BRIEF =
Below are the entries; count how many lines contain the word "inverters" and reply with that number alone.

====================

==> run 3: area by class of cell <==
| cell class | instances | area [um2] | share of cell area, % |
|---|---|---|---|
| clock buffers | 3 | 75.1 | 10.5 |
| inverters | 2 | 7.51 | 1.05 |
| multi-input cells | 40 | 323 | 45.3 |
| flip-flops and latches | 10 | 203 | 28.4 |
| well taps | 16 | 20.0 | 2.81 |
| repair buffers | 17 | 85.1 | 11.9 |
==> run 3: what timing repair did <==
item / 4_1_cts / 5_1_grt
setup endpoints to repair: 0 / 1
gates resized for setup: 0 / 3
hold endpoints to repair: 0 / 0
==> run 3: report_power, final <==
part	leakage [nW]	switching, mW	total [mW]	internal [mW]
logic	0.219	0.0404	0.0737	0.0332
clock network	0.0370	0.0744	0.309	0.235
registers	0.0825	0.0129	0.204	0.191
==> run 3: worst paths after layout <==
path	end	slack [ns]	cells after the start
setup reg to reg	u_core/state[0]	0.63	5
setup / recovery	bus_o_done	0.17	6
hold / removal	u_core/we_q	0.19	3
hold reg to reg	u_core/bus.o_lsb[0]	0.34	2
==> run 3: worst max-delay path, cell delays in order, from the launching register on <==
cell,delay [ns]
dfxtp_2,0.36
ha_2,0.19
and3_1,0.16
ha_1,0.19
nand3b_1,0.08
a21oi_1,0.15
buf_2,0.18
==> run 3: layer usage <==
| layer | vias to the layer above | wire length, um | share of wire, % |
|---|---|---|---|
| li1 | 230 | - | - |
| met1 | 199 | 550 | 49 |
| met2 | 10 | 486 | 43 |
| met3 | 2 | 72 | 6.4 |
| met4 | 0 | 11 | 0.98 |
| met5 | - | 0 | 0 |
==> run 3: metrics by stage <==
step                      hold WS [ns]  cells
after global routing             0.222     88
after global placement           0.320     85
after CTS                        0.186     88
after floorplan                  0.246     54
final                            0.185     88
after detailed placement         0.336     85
--- src/rtl/ff_bank_ego1_pkg.sv ---
// ff_bank_pkg: shared definitions for the ff_bank_ego1 flip-flop bank.
//   - mode_e   : per-cycle flip-flop behaviour (SR / JK / D / T)
//   - sr_pol_e : resolution of S=R=1 in SR mode
//   - next_q() : single-bit next-state decode shared by every channel
package ff_bank_pkg;

  typedef enum logic [1:0] {
    MODE_SR = 2'b00,
    MODE_JK = 2'b01,
    MODE_D  = 2'b10,
    MODE_T  = 2'b11
  } mode_e;

  typedef enum logic [1:0] {
    POL_HOLD  = 2'd0,
    POL_SET   = 2'd1,
    POL_RESET = 2'd2
  } sr_pol_e;

  // Next state of one bit. The b input is ignored in D and T modes.
  // An undefined policy code (3) falls through to hold.
  function automatic logic next_q(input logic [1:0] mode,
                                  input logic       a,
                                  input logic       b,
                                  input logic       q,
                                  input logic [1:0] policy);
    logic nq;
    nq = q;
    case (mode)
      MODE_SR: begin
        case ({a, b})
          2'b10:   nq = 1'b1;
          2'b01:   nq = 1'b0;
          2'b11: begin
            case (policy)
              POL_SET:   nq = 1'b1;
              POL_RESET: nq = 1'b0;
              default:   nq = q;
            endcase
          end
          default: nq = q;
        endcase
      end
      MODE_JK: begin
        case ({a, b})
          2'b10:   nq = 1'b1;
          2'b01:   nq = 1'b0;
          2'b11:   nq = ~q;
          default: nq = q;
        endcase
      end
      MODE_D:  nq = a;
      default: nq = q ^ a;
    endcase
    return nq;
  endfunction

endpackage

--- src/rtl/ff_bank_ego1_if.sv ---
// ff_bank_ego1_if: control/data bundle of the flip-flop bank.
//   master : drives mode, en, a, b, clr_flags; observes q, qn, err_sr, chg_cnt
//   slave  : the bank itself
interface ff_bank_ego1_if #(
  parameter int WIDTH = 8,
  parameter int CNT_W = 8
);
  logic [1:0]       mode;
  logic             en;
  logic [WIDTH-1:0] a;
  logic [WIDTH-1:0] b;
  logic             clr_flags;
  logic [WIDTH-1:0] q;
  logic [WIDTH-1:0] qn;
  logic [WIDTH-1:0] err_sr;
  logic [CNT_W-1:0] chg_cnt;

  modport master (
    output mode, en, a, b, clr_flags,
    input  q, qn, err_sr, chg_cnt
  );

  modport slave (
    input  mode, en, a, b, clr_flags,
    output q, qn, err_sr, chg_cnt
  );
endinterface

--- src/rtl/ff_bank_ego1_cell.sv ---
// ff_cell: one storage channel of the bank.
//   clk, rst_n     : clock, synchronous active-low reset
//   mode_i, en_i   : behaviour select and clock enable
//   a_i, b_i       : S/J/D/T and R/K inputs
//   clr_flags_i    : clears the sticky error bit
//   q_o            : stored bit
//   q_nxt_o        : value q will take at the next edge (for change detect)
//   err_o          : sticky S=R=1 flag
module ff_cell
  import ff_bank_pkg::*;
#(
  parameter logic [1:0] SR_POLICY = POL_HOLD,
  parameter logic       RST_BIT   = 1'b0
) (
  input  logic       clk,
  input  logic       rst_n,
  input  logic [1:0] mode_i,
  input  logic       en_i,
  input  logic       a_i,
  input  logic       b_i,
  input  logic       clr_flags_i,
  output logic       q_o,
  output logic       q_nxt_o,
  output logic       err_o
);

  logic q_q, q_d;
  logic err_q, err_d;
  logic sr_conflict;

  always_comb begin
    q_d         = q_q;
    err_d       = err_q;
    sr_conflict = en_i && (mode_i == MODE_SR) && a_i && b_i;
    if (en_i) begin
      q_d = next_q(mode_i, a_i, b_i, q_q, SR_POLICY);
    end
    // A fresh conflict beats a simultaneous clear so no event is lost.
    if (sr_conflict) begin
      err_d = 1'b1;
    end else if (clr_flags_i) begin
      err_d = 1'b0;
    end
  end

  always_ff @(posedge clk) begin
    if (!rst_n) begin
      q_q   <= RST_BIT;
      err_q <= 1'b0;
    end else begin
      q_q   <= q_d;
      err_q <= err_d;
    end
  end

  assign q_o     = q_q;
  assign q_nxt_o = q_d;
  assign err_o   = err_q;

endmodule

--- src/rtl/ff_bank_ego1.sv ---
// ff_bank_ego1: WIDTH-channel clocked flip-flop bank, selectable SR/JK/D/T,
// with sticky S=R=1 error flags and a saturating change counter.
//   clk, rst_n : clock, synchronous active-low reset
//   bus        : slave side of ff_bank_ego1_if
//                (mode, en, a, b, clr_flags in; q, qn, err_sr, chg_cnt out)
module ff_bank_ego1
  import ff_bank_pkg::*;
#(
  parameter int               WIDTH     = 8,
  parameter int               CNT_W     = 8,
  parameter int               SR_POLICY = 0,
  parameter logic [WIDTH-1:0] RST_VAL   = '0
) (
  input  logic clk,
  input  logic rst_n,
  ff_bank_ego1_if.slave bus
);

  localparam logic [1:0]       POLICY  = SR_POLICY[1:0];
  localparam logic [CNT_W-1:0] CNT_MAX = '1;

  logic [WIDTH-1:0] q_w;
  logic [WIDTH-1:0] q_nxt_w;
  logic [WIDTH-1:0] err_w;
  logic [CNT_W-1:0] cnt_q, cnt_d;
  logic             changed;

  for (genvar i = 0; i < WIDTH; i++) begin : g_cell
    ff_cell #(
      .SR_POLICY (POLICY),
      .RST_BIT   (RST_VAL[i])
    ) u_cell (
      .clk         (clk),
      .rst_n       (rst_n),
      .mode_i      (bus.mode),
      .en_i        (bus.en),
      .a_i         (bus.a[i]),
      .b_i         (bus.b[i]),
      .clr_flags_i (bus.clr_flags),
      .q_o         (q_w[i]),
      .q_nxt_o     (q_nxt_w[i]),
      .err_o       (err_w[i])
    );
  end

  // q_nxt_w already equals q_w when en=0; the en term keeps intent explicit.
  assign changed = bus.en && (q_nxt_w != q_w);

  always_comb begin
    cnt_d = cnt_q;
    if (bus.clr_flags) begin
      cnt_d = '0;
    end else if (changed && (cnt_q != CNT_MAX)) begin
      cnt_d = cnt_q + CNT_W'(1);
    end
  end

  always_ff @(posedge clk) begin
    if (!rst_n) begin
      cnt_q <= '0;
    end else begin
      cnt_q <= cnt_d;
    end
  end

  assign bus.q       = q_w;
  assign bus.qn      = ~q_w;
  assign bus.err_sr  = err_w;
  assign bus.chg_cnt = cnt_q;

endmodule

--- src/flat_wrapper.sv ---
// flat-port wrapper written by rule: the top's interface ports become plain ports
module ff_bank_ego1_flat import ff_bank_pkg::*;
#(
  parameter int               WIDTH     = 8,
  parameter int               CNT_W     = 8,
  parameter int               SR_POLICY = 0,
  parameter logic [WIDTH-1:0] RST_VAL   = '0
)
  (clk, rst_n, bus_mode, bus_en, bus_a, bus_b, bus_clr_flags, bus_q, bus_qn, bus_err_sr, bus_chg_cnt);
  ff_bank_ego1_if #(.WIDTH(WIDTH), .CNT_W(CNT_W)) bus_i ();
  input  logic clk;
  input  logic rst_n;
  input wire logic [$bits(bus_i.mode)-1:0] bus_mode;
  input wire logic [$bits(bus_i.en)-1:0] bus_en;
  input wire logic [$bits(bus_i.a)-1:0] bus_a;
  input wire logic [$bits(bus_i.b)-1:0] bus_b;
  input wire logic [$bits(bus_i.clr_flags)-1:0] bus_clr_flags;
  output wire logic [$bits(bus_i.q)-1:0] bus_q;
  output wire logic [$bits(bus_i.qn)-1:0] bus_qn;
  output wire logic [$bits(bus_i.err_sr)-1:0] bus_err_sr;
  output wire logic [$bits(bus_i.chg_cnt)-1:0] bus_chg_cnt;
  assign bus_i.mode = bus_mode;
  assign bus_i.en = bus_en;
  assign bus_i.a = bus_a;
  assign bus_i.b = bus_b;
  assign bus_i.clr_flags = bus_clr_flags;
  assign bus_q = bus_i.q;
  assign bus_qn = bus_i.qn;
  assign bus_err_sr = bus_i.err_sr;
  assign bus_chg_cnt = bus_i.chg_cnt;
  ff_bank_ego1 #(.WIDTH(WIDTH), .CNT_W(CNT_W), .SR_POLICY(SR_POLICY), .RST_VAL(RST_VAL)) u_core (.clk(clk), .rst_n(rst_n), .bus(bus_i));
endmodule
--- config.mk ---
export PLATFORM = sky130hd
export DESIGN_NAME = ff_bank_ego1_flat
export DESIGN_NICKNAME = d
export VERILOG_FILES = /design/src/rtl/ff_bank_ego1_pkg.sv /design/src/rtl/ff_bank_ego1_if.sv /design/src/rtl/ff_bank_ego1_cell.sv /design/src/rtl/ff_bank_ego1.sv /design/src/flat_wrapper.sv
export SDC_FILE = /design/constraint.sdc
export NUM_CORES = 1
export LEC_CHECK = 0
export ABC_AREA = 0
export CAP_MARGIN = 0
export CELL_PAD_IN_SITES_DETAIL_PLACEMENT = 1
export CELL_PAD_IN_SITES_GLOBAL_PLACEMENT = 2
export CORE_ASPECT_RATIO = 0.7
export CORE_MARGIN = 8
export CORE_UTILIZATION = 31
export CTS_BUF_LIST = sky130_fd_sc_hd__clkbuf_2
export CTS_CLUSTER_SIZE = 14
export DETAILED_ROUTE_END_ITERATION = 6
export GPL_TIMING_DRIVEN = 1
export HOLD_SLACK_MARGIN = 0.1
export MAX_ROUTING_LAYER = met4
export PLACE_DENSITY = 0.95
export REMOVE_ABC_BUFFERS = 1
export SLEW_MARGIN = 20
export SYNTH_ARGS = -nofsm -noshare
export SYNTH_HDL_FRONTEND = slang
export SYNTH_SLANG_ARGS = --single-unit
--- constraint.sdc ---
create_clock -name clk -period 6.7 [get_ports clk]
set_input_delay 1.34 -clock clk [delete_from_list [all_inputs] [get_ports clk]]
set_output_delay 1.34 -clock clk [all_outputs]
set_load 0.005 [all_outputs]
## After elaboration in Yosys (flattened, before gate mapping)

Index checks and enable logic that the tools add are counted.
Widths: inputs -> output; s select.

| word-level totals | value |
|---|---|
| flip-flop bits (word level) | 24 |
| input port bits | 22 |
| output and inout bits | 32 |

| operators by class | value |
|---|---|
| add/sub/neg operators | 1 |
| equal/unequal tests | 28 |
| multiplexer cells | 41 |
| bitwise logic cells | 18 |
| reductions and logical operators | 29 |

Operator list:

| cell | number |
|---|---|
| $pmux 1 s3 | 16 |
| $eq 2x2->1 const B | 17 |
| $logic_and 1x1->1 | 19 |
| $eq 2x1->1 const B | 9 |
| $mux 1 | 17 |
| $pmux 1 s2 | 8 |
| $reduce_bool 2->1 | 8 |
| $not 1->1 | 9 |
| $add 8x1->8 const B | 1 |
| $ne 8x8->1 | 1 |
| $ne 8x8->1 const B | 1 |
| $not 8->8 | 1 |
| $xor 1x1->1 | 8 |
| $logic_not 2->1 | 1 |
| $reduce_or 2->1 | 1 |

## Logic depth before layout (Yosys ltp)

Gate-level depths: netlist of run 1.

| logic depth | value |
|---|---|
| word-level depth | 7 |
| mapped depth | 10 |

## Modules after synthesis

From an unflattened synthesis of run 1, not the netlist that was laid out.

| second synthesis, totals | value |
|---|---|
| cells, all modules | 231 |
| area total of the unflattened synthesis | 1938.1 um^2 |

By module, submodules not included:

| module | instances | cells an instance | area an instance (um^2) |
|---|---|---|---|
| ff_cell | 8 | 20 | 172.7 |
| ff_bank_ego1 | 1 | 71 | 556.8 |

## Worst setup path before layout of run 1

Ideal clock, no wire load.

| timing path | value |
|---|---|
| kind | input-to-reg |
| from | input port bus_b[2] |
| to | register u_core.cnt_q[7] (netlist: u_core.bus.chg_cnt[7]) |
| setup time | 0.121 ns |
| data arrival time | 3.357 ns |
| data required time | 6.579 ns |
| setup slack | 3.222 ns |
| stages on the path | 10 |
| path buffers | 1 |
| path through | inv_1 ha_1 mux2i_4 xnor2_1 a221o_1 or4_4 nor3b_4 buf_6 or4_1 o21ai_0 |

| between the ends | value |
|---|---|
| cells in the longest elaborated chain, start to end | 7 |
| elaborated cells on any way between the ends | 10 |
| those cells by class | 4 x eq/ne; 4 x mux; 2 x reduce/logical |

Ends and longest elaborated chain:

| element | line | source |
|---|---|---|
| start: declaration | flat_wrapper.sv:16 | `input wire logic [$bits(bus_i.b)-1:0] bus_b;` |
| $eq 2x2->1 / $eq 2x1->1 (equally long branches) | ff_bank_ego1_pkg.sv:31, ff_bank_ego1_pkg.sv:45 |  |
| $pmux 1 s3 / $pmux 1 s2 (equally long branches) | ff_bank_ego1_pkg.sv:45, ff_bank_ego1_pkg.sv:31 |  |
| $pmux 1 s3 (*) | ff_bank_ego1_pkg.sv:29 | `case (mode)` |
| $mux 1 (*) | ff_bank_ego1_cell.sv:35 | `if (en_i) begin` |
| $ne 8x8->1 (*) | ff_bank_ego1.sv:47 | `assign changed = bus.en && (q_nxt_w != q_w);` |
| $logic_and 1x1->1 (*) | ff_bank_ego1.sv:47 |  |
| $logic_and 1x1->1 (*) | ff_bank_ego1.sv:53 | `end else if (changed && (cnt_q != CNT_MAX)) begin` |
| end signal: assignment | ff_bank_ego1.sv:62 | `cnt_q <= cnt_d;` |
| end: declaration | ff_bank_ego1.sv:25 | `logic [CNT_W-1:0] cnt_q, cnt_d;` |

Mark *: on every way between the ends. The rest lies on a longest branch, timed or not.
A chain may end at the register's enable or synchronous reset.

## Worst setup path in the final report of run 1

Same ends and word-level chain as after synthesis.

==> results.md, run 1 <==
- Largest net degree at the start of global routing: 41
- Layout cells sized above 1: 6.39%
- Slowest-stage cell, CP: or4_4
- Max Fclk: approximately 260 MHz
- # port buffers: 53
- Setup crit start kind: input pin
- First-pass GRT wire length: 11800 um
- Finished Layout Cells: 407
- Critical path class: in2reg
- Fin nets: 345
- Vias in the first global route: between 2000 and 2500
- Synth Area in Compound Gates: 30.8%
- Fill cell count: about 840
- Asr flop ratio synth: 0%
- Critical path endpoint category: register
- Layout Utilization: about two fifths
- Clk slew on worst S/H paths: 230 ps
- Fin. Hold Viols: 0
- Initial Utilization: 32.5%
- HP Class: reg2reg
- Mapped Area: 2220 um2
- #FFs+latches synth: 24
- DR pass1 iterations: 4
- Post-synth EDFFs: 0
- Crit-path leading delay family: simple AND/OR/NAND/NOR gates
- Setup violators final: 0
- Die H: 86.9 um
- Peak VDD IR: roughly 0.048 mV
- Setup bufs post-CTS: 0
- Post-CTS Hold Fix Bufs: 0
- Area of the multi-input gates: around 1400 um2
- Diode count: 0
- Routed wire length: 7040 um
- FF+latch area: 480 um2
- Largest family of logic cells by synthesized area: compound AO/OA/AOI/OAI gates
- LEAKAGE: about 1 nW
- Area delta synth->final: 20.5%
- Routed len/inst: 17.3 um
- Core region area: 6850 um2
- Required time worst endpoint: 6980 ps
- Die Wd: 117 um
- H-tree depth: 1
- Synth Area in Simple Gates: 23.1%
- Vias/cell: 5.53
- Synth Area in Adders: 5.06%
- Synth area leaders: dfxtp_1 22%, buf_4 5.7%, a21oi_1 5.2%
- Final period util: 58.5%
- CTS resizes: 0
- # clock sinks: 24
- Xor/xnor share of the synthesized area: roughly 1.2%
- Cell Pwr Density: between 100 and 150 nW/um2
- Final Skew: 18.5 ps
- DRC: 0
- GR Util All Layers: between 10% and 20%
- Ys Warns: 0
- Gr ovfl total: 0
- DR iter-0 viols: 97
- Num CTS Buffers: 3
- Via count: 2251
- Synth top area share: 21.6%
- Avg Inst Size Synth: 7.75 um2
- RSZ-0062 raised after global routing: false
- Crit path buffers/inverters: 2
- Area of the die: ~10000 um2
- FP Rows: 25
- Final setup TNS: 0 ps
- CP Cell Sequence: clkdlybuf4s50_1 > inv_1 > ha_1 > mux2i_4 > xnor2_1 > a221o_1 > or4_4 > nor3b_4 > or4_1 > o21ai_0
- RD Place Congestion: 0.794
- Slew headroom: 58.9%
- Max_cap viols: 0
- Post-DRT Antenna Nets: 0
- I/O pin cnt: 54
- Ys flop type: dfxtp_1
- Maximum clock path buffer count: 2
- Clock Latency Late Sink: 370 ps
- Max Slew Vio Count: 0
- # placed instances: 403
- Mapped Cells: approximately 290
- CTS tree: built
- CP max FO: 12
- Initial antenna violation count: 0
- Root Driver: clkbuf_2
- Multiplexer share of the synthesized area: 3.88%
- Cell variety after synth: a little under 60
- Worst Path Arrival: 4200 ps
- Register area share after synthesis: between 20% and 30%
- Area leader, netlist: dfxtp_1
- Slew @ Worst Pin: 614 ps
- Crit-path max cell delay: 570 ps
- Tmin final: 3920 ps
- DP HPWL: 5320 um
- Status: complete, no violations
report_power, final:
group | switching, mW | internal (mW)
Combinational | 0.0649 | 0.0631
Clock | 0.0486 | 0.0130
Sequential | 0.00914 | 0.148
synthesized netlist by cell type, types with 3 or more instances:
| cell | instances |
|---|---|
| nand3_1 | 8 |
| or4_1 | 5 |
| inv_1 | 23 |
| buf_2 | 3 |
| dfxtp_1 | 24 |
| xnor2_1 | 3 |
| a32o_1 | 8 |
| nor2_1 | 13 |
| o211ai_1 | 5 |
| a31oi_1 | 5 |
| or3_1 | 3 |
| o31ai_1 | 7 |
| nand2_1 | 15 |
| clkbuf_1 | 8 |
| nor4_1 | 3 |
| mux2i_1 | 3 |
| a21oi_1 | 23 |
| buf_6 | 5 |
| mux2_2 | 3 |
| nor2b_1 | 8 |
| a211oi_1 | 5 |
| buf_4 | 17 |
| o21ai_0 | 18 |
| nand2b_1 | 11 |
| o311a_1 | 3 |
| nand3b_1 | 3 |
| and3_1 | 3 |
| nand4_1 | 3 |
| ha_1 | 9 |
per-layer routing:
metal / vias to the layer above / share of wire, % / GRT usage [%]
met3: 5 / 4.9 / 2.49
li1: 1108 / - / -
met1: 1083 / 51 / 20.2
met5: - / 0 / -
met2: 55 / 44 / 21.9
met4: 0 / 0.67 / 2.43
state kept, by name, indices dropped and copies added, names as in the netlist:
register	count
u_core.bus.chg_cnt	8
u_core.g_cell.u_cell.err_o	8
u_core.g_cell.u_cell.q_o	8
area by class of cell:
| type | count | share of cell area [%] |
|---|---|---|
| clock inverters | 1 | 0.140 |
| flip-flops and latches | 24 | 17.9 |
| repair buffers | 56 | 20.6 |
| clock buffers | 3 | 0.560 |
| multi-input cells | 206 | 53.1 |
| well taps | 94 | 4.39 |
| inverters | 23 | 3.22 |
metrics by stage:
stage	power (mW)	hold slack (ps)	setup slack, ps	instance area [um2]
final	0.347	498	2780	2680
after detailed placement	0.288	455	2380	2660
after global placement	0.285	445	2460	2660
after floorplan	0.224	466	3160	1990
after global routing	0.372	530	2650	2680
after CTS	0.353	508	2830	2680
worst paths after layout:
| check | slack, ps | end | start | depth (start not counted) |
|---|---|---|---|---|
| setup / recovery | 2780 | u_core.bus.chg_cnt[7] | bus_b[2] | 10 |
| hold / removal | 500 | u_core.g_cell[6].u_cell.err_o | u_core.g_cell[6].u_cell.err_o | 1 |
| setup reg to reg | 4140 | u_core.bus.chg_cnt[7] | u_core.g_cell[2].u_cell.q_o | 7 |
| hold reg to reg | 500 | u_core.g_cell[6].u_cell.err_o | u_core.g_cell[6].u_cell.err_o | 1 |
cells in the final DEF, fill, tap and decap left out, types with 5 or more instances in the layout:
| master | n |
|---|---|
| nand3_1 | 8 |
| nor2_1 | 13 |
| or4_1 | 5 |
| a31oi_1 | 5 |
| nand2b_1 | 11 |
| o31ai_1 | 7 |
| nor2b_1 | 8 |
| a211oi_1 | 5 |
| o21ai_0 | 18 |
| clkdlybuf4s50_1 | 53 |
| a32o_1 | 8 |
| a21oi_1 | 23 |
| ha_1 | 9 |
| dfxtp_1 | 24 |
| nand2_1 | 15 |
| inv_1 | 23 |
| o211ai_1 | 5 |
cell families after synthesis:
logic type	Yosys count
flip-flops	24
AND/OR/NAND/NOR	88
AO/OA/AOI/OAI	99
adder cells (fa/ha/maj)	9
XOR/XNOR	3
multiplexers	7
buffers and inverters	57
Note: power is estimated with default switching activity, not from simulation.
==> inputs of run 2 (changes only) <==
--- a/config.mk
+++ b/config.mk
@@ -11,14 +11,14 @@
 export CELL_PAD_IN_SITES_GLOBAL_PLACEMENT = 2
 export CORE_ASPECT_RATIO = 0.7
 export CORE_MARGIN = 8
-export CORE_UTILIZATION = 31
+export CORE_UTILIZATION = 29
 export CTS_BUF_LIST = sky130_fd_sc_hd__clkbuf_2
 export CTS_CLUSTER_SIZE = 14
 export DETAILED_ROUTE_END_ITERATION = 6
 export GPL_TIMING_DRIVEN = 1
 export HOLD_SLACK_MARGIN = 0.1
 export MAX_ROUTING_LAYER = met4
-export PLACE_DENSITY = 0.95
+export PLACE_DENSITY = 0.93
 export REMOVE_ABC_BUFFERS = 1
 export SLEW_MARGIN = 20
 export SYNTH_ARGS = -nofsm -noshare
==> constraint.sdc (replaced) <==
create_clock -name clk -period 4.05 [get_ports clk]
set_input_delay 0.81 -clock clk [delete_from_list [all_inputs] [get_ports clk]]
set_output_delay 0.81 -clock clk [all_outputs]
set_load 0.005 [all_outputs]
==> run 2 against run 1 <==
Against the previous run:
- die area is 5.8% higher
- final area is 2.1% higher
- count of clock-buffer cells in the layout stayed put
- first-iteration DRC count is 18% higher
- clock skew hardly changed
- largest cell class unchanged
- highest routed layer unchanged
==> results.md, run 2 (synthesized netlist as in run 1, its figures left out) <==
- Vias/cell: 5.46
- Core region area: 7350 um2
- Maximum clock path buffer count: 2
- DR iter-0 viols: between 100 and 150
- Area of the die: 10800 um2
- DR pass1 iterations: 4
- Initial antenna violation count: 0
- Finished Layout Cells: 416
- RSZ-0062 raised after global routing: false
- Die Wd: 121 um
- Setup bufs post-CTS: 0
- Max Fclk: 297 MHz
- Commonest non-fill, non-tap cell in the layout: clkdlybuf4s50_1
- Max_cap viols: 0
- Worst Path Arrival: 3690 ps
- Fin. Hold Viols: 0
- Setup crit start kind: input pin
- Num CTS Buffers: 3
- Clock Latency Late Sink: 380 ps
- Slew headroom: between 60% and 70%
- Tmin final: around 3400 ps
- # clock sinks: 24
- Peak VDD IR: 0.0854 mV
- Cell Pwr Density: 214 nW/um2
- Critical path class: in2reg
- Initial Utilization: 30.3%
- # placed instances: between 400 and 500
- Final setup TNS: 0 ps
- Setup violators final: 0
- HP Class: reg2reg
- Vias in the first global route: 2227
- CTS resizes: 0
- DRC: 0
- Critical path endpoint category: register
- Final Skew: 18.6 ps
- Dpl ws: 262 ps
- Final period util: 83.3%
- DP HPWL: 5510 um
- FP Rows: 26
- H-tree depth: 1
- Required time worst endpoint: 4370 ps
- # port buffers: 53
- Clk slew on worst S/H paths: 270 ps
- Slack of the critical path: 678 ps
- Layout cells sized above 1: 7.86%
- GR Util All Layers: 13.8%
- RD Place Congestion: approximately 0.80
- Post-DRT Antenna Nets: 0
- Slew @ Worst Pin: 522 ps
- Largest net degree at the start of global routing: 43
- Worst hold slack: 507 ps
- Root Driver: clkbuf_2
- CP max FO: 12
- I/O pin cnt: 54
- Die H: about 90 um
- Max Slew Vio Count: 0
- Most frequent cells in the layout: 53 x clkdlybuf4s50_1, 24 x dfxtp_1, 23 x inv_1, 23 x a21oi_1, 18 x o21ai_0
- Area delta synth->final: 23.0%
- LEAKAGE: 1.00 nW
- Final Total Pwr: 0.585 mW
- Diode count: 0
- First-pass GRT wire length: 11600 um
- Via count: 2272
- Routed len/inst: 17.4 um
- Fill cell count: 933
- CTS tree: built
- Status: complete, no violations
- Fin nets: 350
- Gr ovfl total: 0
- Routed wire length: 7250 um
- Post-CTS Hold Fix Bufs: 0
## run 2: changes by cell type in the layout (fill, tap and decap cells not counted), sizes merged
cell | previous run | this run
buf | 3 | 8
## run 2: metrics by stage
step           cell area, um2  utilization (%)
3_5_place_dp             2720             37.0
4_1_cts                  2740             37.2
5_1_grt                  2740             37.2
3_3_place_gp             2720             37.0
2_1_floorplan            1990                -
6_report                 2740             37.2
## run 2: worst paths after layout
| path | startpoint | to | slack, ps | cells after the start |
|---|---|---|---|---|
| max | bus_b[2] | u_core.bus.chg_cnt[0] | 680 | 10 |
| min | u_core.g_cell[6].u_cell.err_o | u_core.g_cell[6].u_cell.err_o | 510 | 1 |
| max reg2reg | u_core.g_cell[2].u_cell.q_o | u_core.bus.chg_cnt[0] | 1490 | 7 |
| min reg2reg | u_core.g_cell[6].u_cell.err_o | u_core.g_cell[6].u_cell.err_o | 510 | 1 |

====================

SOLVED PROBLEM =
5